我們現在先進入下一次段落,我所稱為的社區。我們先到羅傑的圖畫「宮殿」的大廳。在那裡畫有
各種的戰役,例如,列巴圖戰役,等等。原先是以宗教層次出現的社會的功能,現在就顯而易見
誰來這裡?來的是那些組成雷茲所稱呼的「觀眾」。那些觀眾在這寬敞的大構圖中看到什麼?他們
看到當時那些在大廳全神貫注的人們的凝視,雖然現在的觀眾並不在當時現場。在這幅圖畫背後
觀眾的凝視總是在那裡。

You see, one can say that there are always lots of gazes behind. Nothing new is introduced in this
respect by the epoch that Andre Malraux distinguishes as the modern, that which comes to be
dominated by what he calls 'the incomparable monster', namely, the gaze of the painter, which claims
to impose itself as being the only gaze.
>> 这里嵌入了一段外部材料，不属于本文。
## src/rtl/rx_bit_timer.sv

```systemverilog
// rtl/rx_bit_timer.sv - USB 1.1 receive bit timer and word framer
//
// Recovers the bit clock from an oversampled NRZI line. The phase counter
// re-phases on every d_edge; shift_en is a registered one-cycle strobe issued
// at SAMPLE_PHASE of each bit period. Non-stuffed strobes are counted into
// words and word_rcvd pulses for one cycle when a word completes.
//
// Optional feature: define RX_BIT_TIMER_SYNC_CHK_EN to build the edge-loss
// detector (run counter + sticky sync_err). Without it sync_err is tied low.
//
// Ports:
//   clk        in   system clock, rising edge
//   n_rst      in   asynchronous active-low reset
//   d_edge     in   one-cycle pulse on a line transition
//   rcving     in   high for the duration of a packet
//   bit_stuff  in   current sample is a stuffed bit
//   shift_en   out  one-cycle sample strobe
//   word_rcvd  out  one-cycle pulse, cycle after the strobe taking the last bit
//   bit_cnt    out  non-stuffed bits accepted in the current word
//   sync_err   out  sticky loss-of-transition flag

module rx_bit_timer #(
    parameter int CLKS_PER_BIT  = 8,
    parameter int SAMPLE_PHASE  = 3,
    parameter int BITS_PER_WORD = 8,
    parameter int MAX_RUN       = 7
) (
    input  logic                               clk,
    input  logic                               n_rst,
    input  logic                               d_edge,
    input  logic                               rcving,
    input  logic                               bit_stuff,
    output logic                               shift_en,
    output logic                               word_rcvd,
    output logic [$clog2(BITS_PER_WORD+1)-1:0] bit_cnt,
    output logic                               sync_err
);

    localparam int PW = $clog2(CLKS_PER_BIT);
    localparam int CW = $clog2(BITS_PER_WORD + 1);

    localparam logic [PW-1:0] LAST_PH   = PW'(CLKS_PER_BIT - 1);
    localparam logic [PW-1:0] SAMPLE_PH = PW'(SAMPLE_PHASE);
    localparam logic [CW-1:0] LAST_BIT  = CW'(BITS_PER_WORD - 1);

    if (CLKS_PER_BIT < 2 || SAMPLE_PHASE < 0 || SAMPLE_PHASE >= CLKS_PER_BIT ||
        BITS_PER_WORD < 2 || MAX_RUN < 1) begin : g_param_check
        $error("rx_bit_timer: illegal parameter set");
    end

    logic [PW-1:0] phase;
    logic [PW-1:0] eph;

    // An edge forces phase 0 in its own cycle, so an edge landing on the
    // would-be sample point suppresses that strobe.
    always_comb begin
        eph = phase;
        if (d_edge) begin
            eph = '0;
        end
    end

    always_ff @(posedge clk or negedge n_rst) begin
        if (!n_rst) begin
            phase     <= '0;
            shift_en  <= 1'b0;
            word_rcvd <= 1'b0;
            bit_cnt   <= '0;
        end else if (!rcving) begin
            // Idle also discards any partial word.
            phase     <= '0;
            shift_en  <= 1'b0;
            word_rcvd <= 1'b0;
            bit_cnt   <= '0;
        end else begin
            phase     <= (eph == LAST_PH) ? '0 : eph + 1'b1;
            shift_en  <= (eph == SAMPLE_PH);
            word_rcvd <= 1'b0;
            // Stuffed bits are strobed but not counted.
            if (shift_en && !bit_stuff) begin
                if (bit_cnt == LAST_BIT) begin
                    bit_cnt   <= '0;
                    word_rcvd <= 1'b1;
                end else begin
                    bit_cnt <= bit_cnt + 1'b1;
                end
            end
        end
    end

`ifdef RX_BIT_TIMER_SYNC_CHK_EN
    localparam int RW = $clog2(MAX_RUN + 2);
    localparam logic [RW-1:0] RUN_LIMIT = RW'(MAX_RUN + 1);

    logic [RW-1:0] run_cnt;

    // Counts strobes since the last edge; saturates one past the allowed run.
    always_ff @(posedge clk or negedge n_rst) begin
        if (!n_rst) begin
            run_cnt  <= '0;
            sync_err <= 1'b0;
        end else if (!rcving) begin
            run_cnt  <= '0;
            sync_err <= 1'b0;
        end else begin
            if (d_edge) begin
                run_cnt <= '0;
            end else if (shift_en && run_cnt != RUN_LIMIT) begin
                run_cnt <= run_cnt + 1'b1;
            end
            if (run_cnt == RUN_LIMIT) begin
                sync_err <= 1'b1;
            end
        end
    end
`else
    assign sync_err = 1'b0;
`endif

endmodule

```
There always was a gaze behind. But—this is the most subtle
point—where does this gaze come from?

你們瞧,我們可以說,總是有許多的凝視在背後。安德烈、莫洛曾將這個時代劃分為現代,這個
時代被他所稱為的「史無前例的怪物」所統治,換言之,這個怪物是畫家的凝視。這個凝視宣稱自
己登基,當著是唯一無二的凝視。這種時代所介紹的凝視統治的這種說法,其實並不是什麼新潁
的東西。自古以來,總是有凝視在背後。但是,最微妙的一點是:這個凝視來自哪裡?